The next step is familiar – we simply pass this new dataset to predictInterval in order to generate predictions for these counterfactuals. Then we plot the predicted values against the continuous variable, Anger, and facet and group on the two categorical variables situ and btype respectively.
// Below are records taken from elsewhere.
===== src/rtl/lights_cmd_ctrl.sv =====
// Command front-end for the lights BRAM: word read/write, bit set/clear/toggle
// via read-modify-write, and a bulk clear sweeping every address.
module lights_cmd_ctrl
  import lights_pkg::*;
#(
  parameter int unsigned WIDTH  = LIGHTS_WIDTH,
  parameter int unsigned DEPTH  = LIGHTS_DEPTH,
  parameter int unsigned ADDR_W = $clog2(DEPTH)
) (
  input  logic              clk,
  input  logic              rst_n,
  input  logic              cmd_valid,
  output logic              cmd_ready,
  input  logic [2:0]        cmd_op,
  input  logic [ADDR_W-1:0] cmd_addr,
  input  logic [3:0]        cmd_bit,
  input  logic [WIDTH-1:0]  cmd_data,
  output logic              rsp_valid,
  output logic [WIDTH-1:0]  rsp_data,
  output logic              err,
  output logic              busy,
  output logic              mem_we,
  output logic [31:0]       mem_addr,
  output logic [WIDTH-1:0]  mem_din,
  input  logic [WIDTH-1:0]  mem_dout
);

  state_e              state_q, state_d;
  op_e                 op_q, op_d;
  logic [ADDR_W-1:0]   addr_q, addr_d;
  logic [3:0]          bit_q, bit_d;
  logic [WIDTH-1:0]    data_q, data_d;
  logic [ADDR_W:0]     cnt_q, cnt_d;
  logic                rsp_valid_q, rsp_valid_d;
  logic [WIDTH-1:0]    rsp_data_q, rsp_data_d;
  logic                err_q, err_d;

  logic                we_c;
  logic [ADDR_W-1:0]   addr_c;

  always_comb begin
    state_d     = state_q;
    op_d        = op_q;
    addr_d      = addr_q;
    bit_d       = bit_q;
    data_d      = data_q;
    cnt_d       = cnt_q;
    rsp_valid_d = 1'b0;
    rsp_data_d  = rsp_data_q;
    err_d       = 1'b0;
    case (state_q)
      ST_IDLE: begin
        if (cmd_valid) begin
          op_d   = op_e'(cmd_op);
          addr_d = cmd_addr;
          bit_d  = cmd_bit;
          data_d = cmd_data;
          case (op_e'(cmd_op))
            OP_READ, OP_SET, OP_CLR, OP_TGL: state_d = ST_RD;
            OP_WRITE:                        state_d = ST_WR;
            OP_CLEAR_ALL: begin
              state_d = ST_CLR;
              cnt_d   = '0;
            end
            default:                         err_d = 1'b1;
          endcase
        end
      end
      ST_RD:  state_d = (op_q == OP_READ) ? ST_CAP : ST_WR;
      ST_CAP: begin
        rsp_data_d  = mem_dout;
        rsp_valid_d = 1'b1;
        state_d     = ST_IDLE;
      end
      ST_WR:  state_d = ST_IDLE;
      ST_CLR: begin
        cnt_d = cnt_q + (ADDR_W+1)'(1);
        if (cnt_q == (ADDR_W+1)'(DEPTH - 1)) state_d = ST_IDLE;
      end
      default: state_d = ST_IDLE;
    endcase
  end

  always_ff @(posedge clk) begin
    if (!rst_n) begin
      state_q     <= ST_IDLE;
      op_q        <= OP_READ;
      addr_q      <= '0;
      bit_q       <= '0;
      data_q      <= '0;
      cnt_q       <= '0;
      rsp_valid_q <= 1'b0;
      rsp_data_q  <= '0;
      err_q       <= 1'b0;
    end else begin
      state_q     <= state_d;
      op_q        <= op_d;
      addr_q      <= addr_d;
      bit_q       <= bit_d;
      data_q      <= data_d;
      cnt_q       <= cnt_d;
      rsp_valid_q <= rsp_valid_d;
      rsp_data_q  <= rsp_data_d;
      err_q       <= err_d;
    end
  end

  // Memory port decodes from registered state only; the RMW write data must
  // fold in mem_dout combinationally since the read lands in the WR cycle.
  always_comb begin
    we_c    = 1'b0;
    addr_c  = '0;
    mem_din = '0;
    case (state_q)
      ST_RD, ST_CAP: addr_c = addr_q;
      ST_WR: begin
        we_c    = 1'b1;
        addr_c  = addr_q;
        mem_din = (op_q == OP_WRITE) ? data_q : bit_modify(op_q, mem_dout, bit_q);
      end
      ST_CLR: begin
        we_c   = 1'b1;
        addr_c = cnt_q[ADDR_W-1:0];
      end
      default: ;
    endcase
  end

  assign mem_we    = we_c & rst_n;
  assign mem_addr  = 32'(addr_c);
  assign cmd_ready = (state_q == ST_IDLE);
  assign busy      = (state_q != ST_IDLE);
  assign rsp_valid = rsp_valid_q;
  assign rsp_data  = rsp_data_q;
  assign err       = err_q;

endmodule
--- config.mk ---
export PLATFORM = sky130hd
export DESIGN_NAME = can_feature_sequencer
export DESIGN_NICKNAME = d
export VERILOG_FILES = /design/src/rtl/can_feature_sequencer.sv
export SDC_FILE = /design/constraint.sdc
export NUM_CORES = 1
export LEC_CHECK = 0
export CAP_MARGIN = 25
export CORE_MARGIN = 2
export CORE_UTILIZATION = 55
export DETAILED_ROUTE_END_ITERATION = 12
export HOLD_SLACK_MARGIN = 0.03
export MAX_ROUTING_LAYER = met4
export PLACE_DENSITY_LB_ADDON = 0.25
export SYNTH_ARGS = -nofsm -noshare
export SYNTH_HDL_FRONTEND = slang
export SYNTH_SLANG_ARGS = --single-unit
--- constraint.sdc ---
create_clock -name clk -period 2.82 [get_ports clk]
set_input_delay 0.564 -clock clk [delete_from_list [all_inputs] [get_ports clk]]
set_output_delay 0.564 -clock clk [all_outputs]
set_load 0.01 [all_outputs]
**src/rtl/fixed2float_pkg.sv**
```systemverilog
// ============================================================
// Module : fixed2float_pkg -- shared widths and float layout
// Rev    : 1.0
// ============================================================
`default_nettype none

package fixed2float_pkg;

  localparam int c_fixed_w_def = 43;
  localparam int c_exp_w_def   = 5;
  localparam int c_mant_w_def  = 10;

  typedef struct packed {
    logic                    sign;
    logic [c_exp_w_def-1:0]  exp;
    logic [c_mant_w_def-1:0] mant;
  } float_t;

endpackage

`default_nettype wire

```
**src/rtl/fixed2float_lead_one_det.sv**
```systemverilog
// ============================================================
// Module : lead_one_det -- index of the highest set bit
// Rev    : 1.0
// ============================================================
`default_nettype none

module lead_one_det #(
  parameter int WIDTH = 42,
  parameter int IDX_W = (WIDTH > 1) ? $clog2(WIDTH) : 1
) (
  input  logic [WIDTH-1:0] i_vec,
  output logic [IDX_W-1:0] o_idx,
  output logic             o_found
);

  // Ascending scan: the last hit is the most significant one.
  always_comb begin
    o_idx   = '0;
    o_found = 1'b0;
    for (int i = 0; i < WIDTH; i++) begin
      if (i_vec[i]) begin
        o_idx   = IDX_W'(i);
        o_found = 1'b1;
      end
    end
  end

endmodule

`default_nettype wire

```
**src/rtl/fixed2float_pipe.sv**
```systemverilog
// ============================================================
// Module : fixed2float_pipe -- 3-stage signed fixed to float
// Rev    : 1.0
// ============================================================
`default_nettype none

module fixed2float_pipe
  import fixed2float_pkg::*;
#(
  parameter int FIXED_W   = c_fixed_w_def,
  parameter int EXP_W     = c_exp_w_def,
  parameter int MANT_W    = c_mant_w_def,
  parameter int ROUND_RNE = 1
) (
  input  logic                    clk,
  input  logic                    reset_n,
  input  logic                    in_valid,
  output logic                    in_ready,
  input  logic [FIXED_W-1:0]      fixed_in,
  output logic                    out_valid,
  input  logic                    out_ready,
  output logic [EXP_W+MANT_W:0]   float_out,
  output logic                    ovf,
  output logic                    unf
);

  localparam int c_mag_w  = FIXED_W - 1;
  localparam int c_p_w    = (c_mag_w > 1) ? $clog2(c_mag_w) : 1;
  localparam int c_ew     = ((c_p_w > EXP_W) ? c_p_w : EXP_W) + 2;
  localparam int c_norm_w = c_mag_w + MANT_W + 2;
  localparam logic [c_ew-1:0]  c_exp_max = c_ew'((2 ** EXP_W) - 1);
  localparam logic [c_ew-1:0]  c_mant_w  = c_ew'(MANT_W);
  localparam logic [c_p_w-1:0] c_top_idx = c_p_w'(c_mag_w - 1);

  logic w_enable;
  assign w_enable  = !out_valid || out_ready;
  assign in_ready  = w_enable;

  // ---------------- S1: sign / magnitude ----------------
  logic               r_s1_valid, r_s1_sign, r_s1_maxneg;
  logic [c_mag_w-1:0] r_s1_mag;
  logic [c_mag_w-1:0] w_mag;
  logic               w_maxneg;

  assign w_mag    = fixed_in[FIXED_W-1] ? -fixed_in[c_mag_w-1:0] : fixed_in[c_mag_w-1:0];
  assign w_maxneg = fixed_in[FIXED_W-1] && (fixed_in[c_mag_w-1:0] == '0);

  always_ff @(posedge clk or negedge reset_n) begin
    if (!reset_n) begin
      r_s1_valid  <= 1'b0;
      r_s1_sign   <= 1'b0;
      r_s1_maxneg <= 1'b0;
      r_s1_mag    <= '0;
    end else if (w_enable) begin
      r_s1_valid  <= in_valid;
      r_s1_sign   <= fixed_in[FIXED_W-1];
      r_s1_maxneg <= w_maxneg;
      r_s1_mag    <= w_mag;
    end
  end

  // ---------------- S2: leading one + normalise ----------------
  logic [c_p_w-1:0]    w_p;
  logic                w_found;
  logic [c_ew-1:0]     w_p_ext, w_exp;
  logic [c_norm_w-2:0] w_norm;
  logic                w_small;

  lead_one_det #(
    .WIDTH (c_mag_w),
    .IDX_W (c_p_w)
  ) u_lod (
    .i_vec   (r_s1_mag),
    .o_idx   (w_p),
    .o_found (w_found)
  );

  // Leading one lands just above bit c_norm_w-2 and is dropped by the cast.
  assign w_norm  = (c_norm_w-1)'({r_s1_mag, {(MANT_W+2){1'b0}}} << (c_top_idx - w_p));
  assign w_p_ext = {{(c_ew-c_p_w){1'b0}}, w_p};
  assign w_small = !w_found || (w_p_ext < c_mant_w);
  assign w_exp   = w_p_ext - c_mant_w;

  logic              r_s2_valid, r_s2_sign, r_s2_zero, r_s2_unf, r_s2_maxneg;
  logic              r_s2_round, r_s2_sticky;
  logic [c_ew-1:0]   r_s2_exp;
  logic [MANT_W-1:0] r_s2_mant;

  always_ff @(posedge clk or negedge reset_n) begin
    if (!reset_n) begin
      r_s2_valid  <= 1'b0;
      r_s2_sign   <= 1'b0;
      r_s2_zero   <= 1'b0;
      r_s2_unf    <= 1'b0;
      r_s2_maxneg <= 1'b0;
      r_s2_round  <= 1'b0;
      r_s2_sticky <= 1'b0;
      r_s2_exp    <= '0;
      r_s2_mant   <= '0;
    end else if (w_enable) begin
      r_s2_valid  <= r_s1_valid;
      r_s2_sign   <= r_s1_sign;
      r_s2_zero   <= w_small;
      r_s2_unf    <= w_found && w_small;
      r_s2_maxneg <= r_s1_maxneg;
      r_s2_exp    <= w_small ? '0 : w_exp;
      r_s2_mant   <= w_norm[c_norm_w-2 -: MANT_W];
      r_s2_round  <= w_norm[c_norm_w-2-MANT_W];
      r_s2_sticky <= |w_norm[c_norm_w-3-MANT_W:0];
    end
  end

  // ---------------- S3: round + pack ----------------
  logic              w_inc, w_carry, w_ovf;
  logic [MANT_W-1:0] w_mant_r;
  logic [c_ew-1:0]   w_exp_r;

  assign w_inc               = (ROUND_RNE != 0) && r_s2_round && (r_s2_sticky || r_s2_mant[0]);
  assign {w_carry, w_mant_r} = {1'b0, r_s2_mant} + {{MANT_W{1'b0}}, w_inc};
  assign w_exp_r             = r_s2_exp + {{(c_ew-1){1'b0}}, w_carry};
  assign w_ovf               = r_s2_maxneg || (!r_s2_zero && (w_exp_r > c_exp_max));

  logic                  r_s3_valid, r_ovf, r_unf;
  logic [EXP_W+MANT_W:0] r_float;

  always_ff @(posedge clk or negedge reset_n) begin
    if (!reset_n) begin
      r_s3_valid <= 1'b0;
      r_ovf      <= 1'b0;
      r_unf      <= 1'b0;
      r_float    <= '0;
    end else if (w_enable) begin
      r_s3_valid <= r_s2_valid;
      r_ovf      <= w_ovf;
      r_unf      <= r_s2_unf && !w_ovf;
      if (w_ovf)
        r_float <= {r_s2_sign, {EXP_W{1'b1}}, {MANT_W{1'b1}}};
      else if (r_s2_zero)
        r_float <= {r_s2_sign, {(EXP_W+MANT_W){1'b0}}};
      else
        r_float <= {r_s2_sign, w_exp_r[EXP_W-1:0], w_mant_r};
    end
  end

  assign out_valid = r_s3_valid;
  assign float_out = r_float;
  assign ovf       = r_ovf;
  assign unf       = r_unf;

endmodule

`default_nettype wire

```
## config.mk

```make
export PLATFORM = sky130hd
export DESIGN_NAME = ppg_window_stats_flat
export DESIGN_NICKNAME = d
export VERILOG_FILES = /design/src/rtl/ppg_window_stats_if.sv /design/src/rtl/ppg_window_stats.sv /design/src/flat_wrapper.sv
export SDC_FILE = /design/constraint.sdc
export NUM_CORES = 1
export LEC_CHECK = 0
export BUFFER_PORTS_ARGS = -buffer_cell sky130_fd_sc_hd__clkbuf_2
export CORE_UTILIZATION = 64
export CTS_CLUSTER_DIAMETER = 30
export DETAILED_ROUTE_END_ITERATION = 12
export HOLD_SLACK_MARGIN = 0.05
export PLACE_DENSITY = 0.95
export SETUP_SLACK_MARGIN = 0.1
export SYNTH_ARGS = -nofsm -noshare
export SYNTH_HDL_FRONTEND = slang
export SYNTH_SLANG_ARGS = --single-unit
export TNS_END_PERCENT = 20
```

## constraint.sdc

```tcl
create_clock -name CLK -period 6.9 [get_ports CLK]
set_input_delay 1.38 -clock CLK [delete_from_list [all_inputs] [get_ports CLK]]
set_output_delay 1.38 -clock CLK [all_outputs]
set_load 0.1 [all_outputs]
```
===== config.mk =====
export PLATFORM = sky130hd
export DESIGN_NAME = riscv_kernel_ctrl
export DESIGN_NICKNAME = d
export VERILOG_FILES = /design/src/rtl/riscv_kernel_ctrl_pkg.sv /design/src/rtl/riscv_kernel_ctrl_sat_counter.sv /design/src/rtl/riscv_kernel_ctrl.sv
export SDC_FILE = /design/constraint.sdc
export NUM_CORES = 1
export LEC_CHECK = 0
export CORE_MARGIN = 5
export CORE_UTILIZATION = 50
export CTS_CLUSTER_DIAMETER = 60
export DETAILED_ROUTE_END_ITERATION = 16
export GPL_ROUTABILITY_DRIVEN = 0
export HOLD_SLACK_MARGIN = 0.08
export PLACE_DENSITY = 0.86
export RECOVER_POWER = 25
export REMOVE_ABC_BUFFERS = 1
export SLEW_MARGIN = 20
export SYNTH_ARGS = -nofsm -noshare
export SYNTH_HDL_FRONTEND = slang
export SYNTH_SLANG_ARGS = --single-unit

===== constraint.sdc =====
create_clock -name ap_clk -period 4.7 [get_ports ap_clk]
set_input_delay 0.47 -clock ap_clk [delete_from_list [all_inputs] [get_ports ap_clk]]
set_output_delay 0.47 -clock ap_clk [all_outputs]
set_load 0.02 [all_outputs]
plotdf <- predictInterval(fmVA, newdata = newData, type = "probability", 
            stat = "median", n.sims = 1000)
plotdf <- cbind(plotdf, newData)

ggplot(plotdf, aes(y = fit, x = Anger, color = btype, group = btype)) + 
  geom_point() + geom_smooth(aes(color = btype), method = "lm") + 
  facet_wrap(~situ) + theme_bw() +
  labs(y = "Predicted Probability")
#> `geom_smooth()` using formula = 'y ~ x'

Marginalizing Random Effects

# get cases
case_idx <- sample(1:nrow(VerbAgg), 10)
mfx <- REmargins(fmVA, newdata = VerbAgg[case_idx,], breaks = 4, groupFctr = "item", 
                 type = "probability")

ggplot(mfx, aes(y = fit_combined, x = breaks, group = case)) + 
  geom_point() + geom_line() + 
  theme_bw() + 
  scale_y_continuous(breaks = 1:10/10, limits = c(0, 1)) +
  coord_cartesian(expand = FALSE) +
  labs(x = "Quartile of item random effect Intercept for term 'item'", 
       y = "Predicted Probability", 
       title = "Simulated Effect of Item Intercept on Predicted Probability for 10 Random Cases")